DATA FOR THE TASK Start Marker

--- src/hw/rtl/qsct_pkg.sv ---
// Package for the query string command tokenizer.
// Holds the byte classes, the queue entry type and the default sizes.
// Depends on nothing; every module of the block imports it.
package qsct_pkg;

  localparam int DefMaxTokens = 32;
  localparam int DefQueueDepth = 4;
  localparam int TokenNumW = 5;

  localparam logic [7:0] ChQmark = 8'h3F;
  localparam logic [7:0] ChEq    = 8'h3D;
  localparam logic [7:0] ChAmp   = 8'h26;
  localparam logic [7:0] ChPlus  = 8'h2B;
  localparam logic [7:0] ChMinus = 8'h2D;
  localparam logic [7:0] ChSpace = 8'h20;
  localparam logic [7:0] ChTab   = 8'h09;
  localparam logic [7:0] ChCr    = 8'h0D;
  localparam logic [7:0] ChZero  = 8'h30;
  localparam logic [7:0] ChNine  = 8'h39;

  typedef enum logic [3:0] {
    CLS_NUL,
    CLS_QMARK,
    CLS_EQ,
    CLS_AMP,
    CLS_DIGIT,
    CLS_SPACE,
    CLS_PLUS,
    CLS_MINUS,
    CLS_OTHER
  } cls_e;

  typedef struct packed {
    logic [7:0] data;
    cls_e       cls;
    logic       last;
  } qsct_item_t;

endpackage

--- src/hw/rtl/qsct_front.sv ---
// Front end of the tokenizer: classifies each incoming byte.
// Produces a queue entry with the byte, its class and the end flag.
// Depends on qsct_pkg.
module qsct_front
  import qsct_pkg::*;
(
  input  logic [7:0] data_byte_i,
  input  logic       last_byte_i,
  output qsct_item_t item_o
);

  cls_e cls;

  always_comb begin
    if (data_byte_i == 8'h00) begin
      cls = CLS_NUL;
    end else if (data_byte_i == ChQmark) begin
      cls = CLS_QMARK;
    end else if (data_byte_i == ChEq) begin
      cls = CLS_EQ;
    end else if (data_byte_i == ChAmp) begin
      cls = CLS_AMP;
    end else if (data_byte_i >= ChZero && data_byte_i <= ChNine) begin
      cls = CLS_DIGIT;
    end else if (data_byte_i == ChSpace ||
                 (data_byte_i >= ChTab && data_byte_i <= ChCr)) begin
      cls = CLS_SPACE;
    end else if (data_byte_i == ChPlus) begin
      cls = CLS_PLUS;
    end else if (data_byte_i == ChMinus) begin
      cls = CLS_MINUS;
    end else begin
      cls = CLS_OTHER;
    end
  end

  assign item_o.data = data_byte_i;
  assign item_o.cls  = cls;
  assign item_o.last = last_byte_i;

endmodule

--- src/hw/rtl/qsct_fifo.sv ---
// Short queue between the byte classifier and the token parser.
// Register storage with read and write pointers and an entry count.
// Depends on qsct_pkg for the entry type.
module qsct_fifo
  import qsct_pkg::*;
#(
  parameter int DEPTH = DefQueueDepth
) (
  input  logic       clk_i,
  input  logic       rst_ni,
  input  logic       push_i,
  input  qsct_item_t push_item_i,
  output logic       full_o,
  input  logic       pop_i,
  output logic       valid_o,
  output qsct_item_t pop_item_o
);

  localparam int PtrW = (DEPTH > 1) ? $clog2(DEPTH) : 1;
  localparam int CntW = $clog2(DEPTH + 1);

  qsct_item_t       mem_q [DEPTH];
  logic [PtrW-1:0]  wr_ptr_q, wr_ptr_d;
  logic [PtrW-1:0]  rd_ptr_q, rd_ptr_d;
  logic [CntW-1:0]  count_q, count_d;
  logic             do_push, do_pop;

  assign full_o     = (count_q == CntW'(DEPTH));
  assign valid_o    = (count_q != '0);
  assign do_push    = push_i && !full_o;
  assign do_pop     = pop_i && valid_o;
  assign pop_item_o = mem_q[rd_ptr_q];

  always_comb begin
    wr_ptr_d = wr_ptr_q;
    rd_ptr_d = rd_ptr_q;
    count_d  = count_q;
    if (do_push) begin
      wr_ptr_d = (wr_ptr_q == PtrW'(DEPTH - 1)) ? '0 : wr_ptr_q + 1'b1;
    end
    if (do_pop) begin
      rd_ptr_d = (rd_ptr_q == PtrW'(DEPTH - 1)) ? '0 : rd_ptr_q + 1'b1;
    end
    if (do_push && !do_pop) begin
      count_d = count_q + 1'b1;
    end else if (do_pop && !do_push) begin
      count_d = count_q - 1'b1;
    end
  end

  always_ff @(posedge clk_i) begin
    if (do_push) begin
      mem_q[wr_ptr_q] <= push_item_i;
    end
  end

  always_ff @(posedge clk_i or negedge rst_ni) begin
    if (!rst_ni) begin
      wr_ptr_q <= '0;
      rd_ptr_q <= '0;
      count_q  <= '0;
    end else begin
      wr_ptr_q <= wr_ptr_d;
      rd_ptr_q <= rd_ptr_d;
      count_q  <= count_d;
    end
  end

endmodule

--- src/hw/rtl/qsct_back.sv ---
// Back end of the tokenizer: parse state machine, index and value
// converters, and the output register that holds one result.
// Depends on qsct_pkg for the byte classes and the queue entry type.
module qsct_back
  import qsct_pkg::*;
#(
  parameter int MAX_TOKENS = DefMaxTokens
) (
  input  logic                  clk_i,
  input  logic                  rst_ni,
  input  logic                  item_valid_i,
  input  qsct_item_t            item_i,
  output logic                  pop_o,
  output logic                  out_valid_o,
  input  logic                  out_stall_i,
  output logic                  token_valid_o,
  output logic [7:0]            cmd_letter_o,
  output logic signed [31:0]    cmd_index_o,
  output logic [31:0]           cmd_value_o,
  output logic                  string_done_o,
  output logic [TokenNumW-1:0]  token_number_o
);

  localparam int CntW = $clog2(MAX_TOKENS + 1);

  localparam logic [2:0] PH_WAIT_Q    = 3'd0;
  localparam logic [2:0] PH_LETTER    = 3'd1;
  localparam logic [2:0] PH_INDEX     = 3'd2;
  localparam logic [2:0] PH_VAL_START = 3'd3;
  localparam logic [2:0] PH_VALUE     = 3'd4;

  localparam logic [1:0] CV_SKIP   = 2'd0;
  localparam logic [1:0] CV_DIGITS = 2'd1;
  localparam logic [1:0] CV_DONE   = 2'd2;

  typedef struct packed {
    logic [31:0] acc;
    logic [1:0]  ph;
    logic        neg;
  } conv_t;

  localparam conv_t ConvReset = '{acc: 32'd0, ph: CV_SKIP, neg: 1'b0};

  function automatic conv_t conv_feed(conv_t s, qsct_item_t it);
    conv_t r;
    r = s;
    if (s.ph != CV_DONE) begin
      if (it.cls == CLS_DIGIT) begin
        r.acc = {s.acc[28:0], 3'b000} + {s.acc[30:0], 1'b0} + {28'd0, it.data[3:0]};
        r.ph  = CV_DIGITS;
      end else if (s.ph == CV_SKIP && it.cls == CLS_SPACE) begin
        r.ph = CV_SKIP;
      end else if (s.ph == CV_SKIP && (it.cls == CLS_PLUS || it.cls == CLS_MINUS)) begin
        r.neg = (it.cls == CLS_MINUS);
        r.ph  = CV_DIGITS;
      end else begin
        r.ph = CV_DONE;
      end
    end
    return r;
  endfunction

  logic [2:0]      phase_q, phase_n, phase_d;
  logic [CntW-1:0] cnt_q, cnt_n, cnt_d;
  logic [7:0]      letter_q, letter_n, letter_d;
  conv_t           idx_q, idx_n, idx_d;
  conv_t           val_q, val_n, val_d;
  logic            stopped_q, stopped_n, stopped_d;
  logic            emit, str_end, res_valid, res_tok;
  logic [CntW-1:0] cnt_m1;

  logic                 out_valid_q, out_valid_d;
  logic                 out_tok_q;
  logic [7:0]           out_letter_q;
  logic [31:0]          out_index_q;
  logic [31:0]          out_value_q;
  logic                 out_done_q;
  logic [TokenNumW-1:0] out_num_q;

  assign pop_o = item_valid_i && !(out_valid_q && out_stall_i);

  always_comb begin
    phase_n   = phase_q;
    cnt_n     = cnt_q;
    letter_n  = letter_q;
    idx_n     = idx_q;
    val_n     = val_q;
    stopped_n = stopped_q;
    emit      = 1'b0;
    if (item_i.cls != CLS_NUL && !stopped_q) begin
      unique case (phase_q)
        PH_WAIT_Q: begin
          if (item_i.cls == CLS_QMARK) begin
            phase_n = PH_LETTER;
          end
        end
        PH_LETTER: begin
          if (cnt_q >= CntW'(MAX_TOKENS)) begin
            stopped_n = 1'b1;
          end else begin
            cnt_n    = cnt_q + 1'b1;
            letter_n = item_i.data;
            idx_n    = ConvReset;
            val_n    = ConvReset;
            phase_n  = PH_INDEX;
          end
        end
        PH_INDEX: begin
          if (item_i.cls == CLS_EQ) begin
            phase_n = PH_VAL_START;
          end else if (item_i.cls == CLS_AMP) begin
            phase_n = PH_LETTER;
          end else begin
            idx_n = conv_feed(idx_q, item_i);
          end
        end
        PH_VAL_START, PH_VALUE: begin
          if (item_i.cls == CLS_AMP) begin
            emit    = 1'b1;
            phase_n = PH_LETTER;
          end else begin
            val_n   = conv_feed(val_q, item_i);
            phase_n = PH_VALUE;
          end
        end
        default: begin
          phase_n = PH_WAIT_Q;
        end
      endcase
    end

    str_end   = (item_i.cls == CLS_NUL) || item_i.last;
    res_valid = emit || str_end;
    res_tok   = emit || (str_end && !stopped_n && phase_n == PH_VALUE);
    cnt_m1    = cnt_n - 1'b1;

    if (str_end) begin
      phase_d   = PH_WAIT_Q;
      cnt_d     = '0;
      letter_d  = 8'd0;
      idx_d     = ConvReset;
      val_d     = ConvReset;
      stopped_d = 1'b0;
    end else begin
      phase_d   = phase_n;
      cnt_d     = cnt_n;
      letter_d  = letter_n;
      idx_d     = idx_n;
      val_d     = val_n;
      stopped_d = stopped_n;
    end
  end

  always_ff @(posedge clk_i or negedge rst_ni) begin
    if (!rst_ni) begin
      phase_q   <= PH_WAIT_Q;
      cnt_q     <= '0;
      letter_q  <= 8'd0;
      idx_q     <= ConvReset;
      val_q     <= ConvReset;
      stopped_q <= 1'b0;
    end else if (pop_o) begin
      phase_q   <= phase_d;
      cnt_q     <= cnt_d;
      letter_q  <= letter_d;
      idx_q     <= idx_d;
      val_q     <= val_d;
      stopped_q <= stopped_d;
    end
  end

  always_comb begin
    out_valid_d = out_valid_q;
    if (pop_o && res_valid) begin
      out_valid_d = 1'b1;
    end else if (out_valid_q && !out_stall_i) begin
      out_valid_d = 1'b0;
    end
  end

  always_ff @(posedge clk_i or negedge rst_ni) begin
    if (!rst_ni) begin
      out_valid_q <= 1'b0;
    end else begin
      out_valid_q <= out_valid_d;
    end
  end

  always_ff @(posedge clk_i) begin
    if (pop_o && res_valid) begin
      out_tok_q  <= res_tok;
      out_done_q <= str_end;
      if (res_tok) begin
        out_letter_q <= letter_n;
        out_index_q  <= idx_n.neg ? (32'd0 - idx_n.acc) : idx_n.acc;
        out_value_q  <= val_n.neg ? (32'd0 - val_n.acc) : val_n.acc;
        out_num_q    <= TokenNumW'(cnt_m1);
      end else begin
        out_letter_q <= 8'd0;
        out_index_q  <= 32'd0;
        out_value_q  <= 32'd0;
        out_num_q    <= '0;
      end
    end
  end

  assign out_valid_o    = out_valid_q;
  assign token_valid_o  = out_tok_q;
  assign cmd_letter_o   = out_letter_q;
  assign cmd_index_o    = out_index_q;
  assign cmd_value_o    = out_value_q;
  assign string_done_o  = out_done_q;
  assign token_number_o = out_num_q;

endmodule

--- src/hw/rtl/query_string_command_tokenizer.sv ---
// Top level of the query string command tokenizer.
// Instantiates qsct_front, qsct_fifo and qsct_back; depends on qsct_pkg.
//
//   channel   direction   handshake                 payload
//   in        input       in_valid_i / in_stall_o   data_byte_i, last_byte_i
//   out       output      out_valid_o / out_stall_i token and string-end fields
//
// One byte is accepted every cycle unless the queue is full; the rate is set by the parser's
// accumulate step, one multiply by ten and add per byte in the back end.
// The byte that causes a result is written into the queue, and the result is then held in the output register.
// Reset is asynchronous and clears all parse state at once.
// Output stalls are absorbed by the output register and a queue of
// QUEUE_DEPTH bytes; the input stalls only when that queue is full.
module query_string_command_tokenizer
  import qsct_pkg::*;
#(
  parameter int MAX_TOKENS  = DefMaxTokens,
  parameter int QUEUE_DEPTH = DefQueueDepth
) (
  input  logic                  clk_i,
  input  logic                  rst_ni,
  input  logic                  in_valid_i,
  output logic                  in_stall_o,
  input  logic [7:0]            data_byte_i,
  input  logic                  last_byte_i,
  output logic                  out_valid_o,
  input  logic                  out_stall_i,
  output logic                  token_valid_o,
  output logic [7:0]            cmd_letter_o,
  output logic signed [31:0]    cmd_index_o,
  output logic [31:0]           cmd_value_o,
  output logic                  string_done_o,
  output logic [TokenNumW-1:0]  token_number_o
);

  qsct_item_t front_item;
  qsct_item_t queue_item;
  logic       queue_full;
  logic       queue_valid;
  logic       queue_pop;

  qsct_front u_front (
    .data_byte_i (data_byte_i),
    .last_byte_i (last_byte_i),
    .item_o      (front_item)
  );

  qsct_fifo #(
    .DEPTH (QUEUE_DEPTH)
  ) u_fifo (
    .clk_i       (clk_i),
    .rst_ni      (rst_ni),
    .push_i      (in_valid_i),
    .push_item_i (front_item),
    .full_o      (queue_full),
    .pop_i       (queue_pop),
    .valid_o     (queue_valid),
    .pop_item_o  (queue_item)
  );

  assign in_stall_o = queue_full;

  qsct_back #(
    .MAX_TOKENS (MAX_TOKENS)
  ) u_back (
    .clk_i          (clk_i),
    .rst_ni         (rst_ni),
    .item_valid_i   (queue_valid),
    .item_i         (queue_item),
    .pop_o          (queue_pop),
    .out_valid_o    (out_valid_o),
    .out_stall_i    (out_stall_i),
    .token_valid_o  (token_valid_o),
    .cmd_letter_o   (cmd_letter_o),
    .cmd_index_o    (cmd_index_o),
    .cmd_value_o    (cmd_value_o),
    .string_done_o  (string_done_o),
    .token_number_o (token_number_o)
  );

endmodule

--- config.mk ---
export PLATFORM = sky130hd
export DESIGN_NAME = query_string_command_tokenizer
export DESIGN_NICKNAME = d
export VERILOG_FILES = /design/src/hw/rtl/qsct_pkg.sv /design/src/hw/rtl/qsct_front.sv /design/src/hw/rtl/qsct_fifo.sv /design/src/hw/rtl/qsct_back.sv /design/src/hw/rtl/query_string_command_tokenizer.sv
export SDC_FILE = /design/constraint.sdc
export NUM_CORES = 1
export LEC_CHECK = 0
export BUFFER_PORTS_ARGS = -buffer_cell sky130_fd_sc_hd__buf_2
export CORE_ASPECT_RATIO = 2
export CORE_MARGIN = 1
export CORE_UTILIZATION = 45
export DETAILED_ROUTE_END_ITERATION = 12
export GPL_TIMING_DRIVEN = 0
export PLACE_DENSITY = 0.63
export SLEW_MARGIN = 10
export SYNTH_ARGS = -nofsm -noshare
export SYNTH_HDL_FRONTEND = slang
export SYNTH_HIERARCHICAL = 1
export SYNTH_SLANG_ARGS = --single-unit
--- constraint.sdc ---
create_clock -name clk_i -period 6.52 [get_ports clk_i]
set_input_delay 1.304 -clock clk_i [delete_from_list [all_inputs] [get_ports clk_i]]
set_output_delay 1.304 -clock clk_i [all_outputs]
set_load 0.03 [all_outputs]
### After elaboration in Yosys (flattened, before gate mapping)

Memories as Yosys holds them, arrays and structs flattened.
Index checks and enable logic that the tools add are counted.

| operators by class | value |
|---|---|
| muxes and demuxes | 68 |
| order comparisons | 5 |
| equal/unequal tests | 29 |
| add/subtract/negate cells | 12 |
| reductions and logical operators | 44 |

Operators with widths:

| cell | count |
|---|---|
| $mux W35 | 11 |
| $pmux W35 S2 | 2 |
| $mux W32 | 4 |
| $add A32 B32 Y32 | 2 |
| $add A32 B4 Y32 | 2 |
| $sub A1 B32 Y32 const A | 2 |
| $eq A8 B6 Y1 const B | 6 |
| $mux W4 | 8 |
| $mux W8 | 4 |
| $mux W3 | 9 |
| $mux W6 | 4 |
| $logic_and A1 B1 Y1 | 17 |
| $mux W1 | 17 |
| $eq A4 B3 Y1 const B | 4 |
| $mux W2 | 8 |
| $ne A3 B2 Y1 const B | 4 |
| $pmux W3 S4 | 1 |
| $eq A3 B3 Y1 const B | 3 |
| $reduce_bool A3 Y1 | 3 |
| $eq A4 B2 Y1 const B | 2 |
| $ge A8 B4 Y1 const B | 1 |
| $ge A8 B6 Y1 const B | 1 |
| $le A8 B4 Y1 const B | 1 |
| $le A8 B6 Y1 const B | 1 |
| 23 further kinds | 41 |

| word-level totals | value |
|---|---|
| memories kept | 1 |
| bits in writable memories | 52 |
| logic and storage cells | 179 |
| bits of input ports | 13 |
| flip-flop bits (word level) | 175 |

Memories:

| memory | depth | bits a word | read ports | clocked after Yosys merged registers in | write ports | RTL line | text |
|---|---|---|---|---|---|---|---|
| u_fifo.mem_q | 4 | 13 | 1 | 0 | 1 | qsct_fifo.sv:22 | `qsct_item_t mem_q [DEPTH];` |

### Logic depth before layout (Yosys ltp)

Gate-level depths: netlist of run 1.
An unclocked memory read counts as a cell.

| depth | value |
|---|---|
| depth after elaboration | 14 |
| depth in mapped cells | 19 |

### Cells and area by module

The synthesis of run 1 kept the hierarchy.

By module, submodules not included:

| module | instances | cells each | area an instance (um2) |
|---|---|---|---|
| qsct_back | 1 | 1504 | 13284.0 |
| qsct_fifo | 1 | 105 | 2341.0 |
| qsct_front | 1 | 43 | 314.1 |

### Least setup slack after synthesis of run 1

No wires, ideal clock.

| path | value |
|---|---|
| kind | register to register |
| start point | register u_fifo.rd_ptr_q[0] |
| end point | register u_back.out_index_q[0], in the netlist u_back/cmd_index_o[0] (enable) |
| setup slack | 0.096 ns |
| data required time | 5.976 ns |
| stages on the path, launching flop included | 7 |
| path buffers | 2 |
| data arrival time | 5.880 ns |
| cell sequence | dfrtp_1 > buf_6 > buf_6 > mux4_2 > nor4_2 > nor2_1 > a21oi_1 |

RTL lines:

| what | RTL line | text |
|---|---|---|
| start: declaration | qsct_fifo.sv:24 | `logic [PtrW-1:0] rd_ptr_q, rd_ptr_d;` |
| start signal: assignment | qsct_fifo.sv:64 | `rd_ptr_q <= rd_ptr_d;` |
| end signal: assignment | qsct_back.sv:195 | `out_index_q <= idx_n.neg ? (32'd0 - idx_n.acc) : idx_n.acc;` |
| end: declaration | qsct_back.sv:75 | `logic [31:0] out_index_q;` |

==> summary.txt, run 1 <==
Status
  – Status: finished, final reports clean

Clock tree
  – CTS tree: built
  – Reg clk slew, reported paths: 0.07 ns
  – Clock root cell: clkbuf_16
  – Clock sink count: between 200 and 250
  – H-Tree Depth: 1
  – Worst-skew pair later-pin latency: between 0.5 and 0.6 ns
  – Clock tree buffer depth: 3
  – CTS buffer count: 23
  – Cts hold-fix bufs: 0

GRT
  – Initial antenna violation count: 1
  – Largest net degree at the start of global routing: 56
  – Total grt overflow: 0
  – Global-route wire length before repair: 81.8 mm
  – Number of global-route vias before repair: about 14000
  – Total GRT Usage: 0.303

Placement
  – Dpl hpwl: 41.9 mm
  – Port Buf Inserts: roughly 90
  – GPL Wtd Cong: 0.978
  – Placement Setup Slack: -0.0524 ns
  – Placed insts: 2190
  – Dpl cell area: about 17000 sq um

Die
  – Die area: 36200 sq um
  – Die Width: approximately 140 um
  – Initial Util: 0.456
  – Core Area: 35000 sq um
  – IO Count: 94
  – Cell row count: between 90 and 100
  – Die height: 268 um

STA
  – Slew HR: 0.226
  – TNS Setup: 0 ns
  – RSZ-0062 raised after global routing: no
  – F_max: about 0.16 GHz
  – Worst-Margin Slew: 1.14 ns
  – Slew Limit Fails: 0
  – Final setup vio count: 0
  – Period utilization: 0.968
  – Final Hold Violating Endpoints: 0
  – Tmin final: 6.31 ns
  – Setup ws final: approximately 0.21 ns
  – Clock Skew: 0.0207 ns

Logic synthesis
  – Netlist cell types: 100
  – Seq/Total Area, Yosys: 0.398
  – Synth cell count leaders: nand2_1, nor2_1, edfxtp_1
  – Top-area cell type share of the netlist area: 0.247
  – Synth area leader: edfxtp_1
  – Synth Instances: 1652
  – Synthesized flop and latch total: 227
  – Warnings, synthesis: 6
  – Share of async-settable or async-resettable flops after synthesis: 0.423
  – Mapped Area: 15900 sq um
  – Main synth FF type: edfxtp_1
  – EDFF count, synth: between 100 and 150
  – Top-count cell post-synth: nand2_1
  – Ranking of synthesized cells by area: edfxtp_1, dfrtp_1, ha_1
  – Syn_area_per_cell: between 9 and 10 sq um
  – Syn_nets: between 1500 and 2000

Layout
  – Sequential cell area: between 6000 and 7000 sq um
  – Layout fillers: 3309
  – N_diodes: 0
  – Post-layout instance area: 17900 sq um
  – # nets final: 1915
  – Synthesis-to-finish area growth: 12.2%
  – Multi-input logic area: approximately 9000 sq um
  – Share of cells above drive strength 1: 0.129
  – Final cell utilization of the core: 0.511
  – Non-Filler Instances: 2232

Route
  – Antenna Violating Nets Remaining: 0
  – DR vias: 14100
  – First DRT Iteration DRCs: 921
  – WL per Instance: 24.5 um
  – Routed wire length: 54.6 mm
  – DRC Markers: 0
  – First drt pass iteration count: 5
  – Post-DR vias/cell: 6.32

Pwr
  – Switch share: 0.427
  – Sequential share of power: 0.358
  – Net switching power: 2.49 mW
  – Max VDD drop: 0.298 mV
  – Power Density: 327 nW/um^2
  – Clock Power Share: 0.234
  – Gate power share: 0.409
  – Pint: around 3.3 mW
  – Lkg Pwr: about 7.3 nW

Worst setup path
  – Crit Path Class: flop to flop
  – WP data required: 6.79 ns
  – Crit Path Max Fanout: 10
  – Top cell family by delay on the critical path: compound AO/OA/AOI/OAI gates
  – CP max-delay cell: or4b_1
  – R2r setup slk: 0.21 ns
  – Setup crit start kind: flop
  – CP endpoint kind: flop
  – Critical-path cell list: buf_6 -> buf_6 -> mux4_2 -> inv_1 -> fa_1 -> inv_1 -> ha_1 -> a211oi_1 -> o21ai_1 -> a211oi_1 -> a22oi_1 -> a221oi_2 -> xor2_1 -> o21ai_1 -> or4b_1 -> nor4b_2 -> a21oi_1 -> mux2_1
  – CP arrival: 6.58 ns
  – Max incr delay on CP: about 0.62 ns
  – CP bufs+invs: 4

Run
  – Max Cap Violations: 0

Worst hold path
  – Min-Delay Path Class: flop to flop
[final cells by class]
cell class	instances	area share
inverters	48	0.0101
clock inverters	15	0.00924
plain buffers	97	0.0257
multi-input cells	1280	0.506
well taps	445	0.0311
repair buffers	93	0.0306
clock buffers	27	0.0330
flip-flops and latches	227	0.354
[per-layer routing]
metal,part of all wire,global-route usage,vias to the layer above
li1,-,-,6443
met3,0.050,0.0351,274
met1,0.32,0.283,6748
met5,0.00022,0,-
met4,0.10,0.268,2
met2,0.53,0.567,629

DATA FOR THE TASK End Marker

TASK GOAL: All lines above from the one holding "summary.txt, run 1" to the one holding "edfxtp_1, dfrtp_1, ha_1", inclusive, are to be copied exactly; no other line is wanted.

EXERCISE RESPONSE:
==> summary.txt, run 1 <==
Status
  – Status: finished, final reports clean

Clock tree
  – CTS tree: built
  – Reg clk slew, reported paths: 0.07 ns
  – Clock root cell: clkbuf_16
  – Clock sink count: between 200 and 250
  – H-Tree Depth: 1
  – Worst-skew pair later-pin latency: between 0.5 and 0.6 ns
  – Clock tree buffer depth: 3
  – CTS buffer count: 23
  – Cts hold-fix bufs: 0

GRT
  – Initial antenna violation count: 1
  – Largest net degree at the start of global routing: 56
  – Total grt overflow: 0
  – Global-route wire length before repair: 81.8 mm
  – Number of global-route vias before repair: about 14000
  – Total GRT Usage: 0.303

Placement
  – Dpl hpwl: 41.9 mm
  – Port Buf Inserts: roughly 90
  – GPL Wtd Cong: 0.978
  – Placement Setup Slack: -0.0524 ns
  – Placed insts: 2190
  – Dpl cell area: about 17000 sq um

Die
  – Die area: 36200 sq um
  – Die Width: approximately 140 um
  – Initial Util: 0.456
  – Core Area: 35000 sq um
  – IO Count: 94
  – Cell row count: between 90 and 100
  – Die height: 268 um

STA
  – Slew HR: 0.226
  – TNS Setup: 0 ns
  – RSZ-0062 raised after global routing: no
  – F_max: about 0.16 GHz
  – Worst-Margin Slew: 1.14 ns
  – Slew Limit Fails: 0
  – Final setup vio count: 0
  – Period utilization: 0.968
  – Final Hold Violating Endpoints: 0
  – Tmin final: 6.31 ns
  – Setup ws final: approximately 0.21 ns
  – Clock Skew: 0.0207 ns

Logic synthesis
  – Netlist cell types: 100
  – Seq/Total Area, Yosys: 0.398
  – Synth cell count leaders: nand2_1, nor2_1, edfxtp_1
  – Top-area cell type share of the netlist area: 0.247
  – Synth area leader: edfxtp_1
  – Synth Instances: 1652
  – Synthesized flop and latch total: 227
  – Warnings, synthesis: 6
  – Share of async-settable or async-resettable flops after synthesis: 0.423
  – Mapped Area: 15900 sq um
  – Main synth FF type: edfxtp_1
  – EDFF count, synth: between 100 and 150
  – Top-count cell post-synth: nand2_1
  – Ranking of synthesized cells by area: edfxtp_1, dfrtp_1, ha_1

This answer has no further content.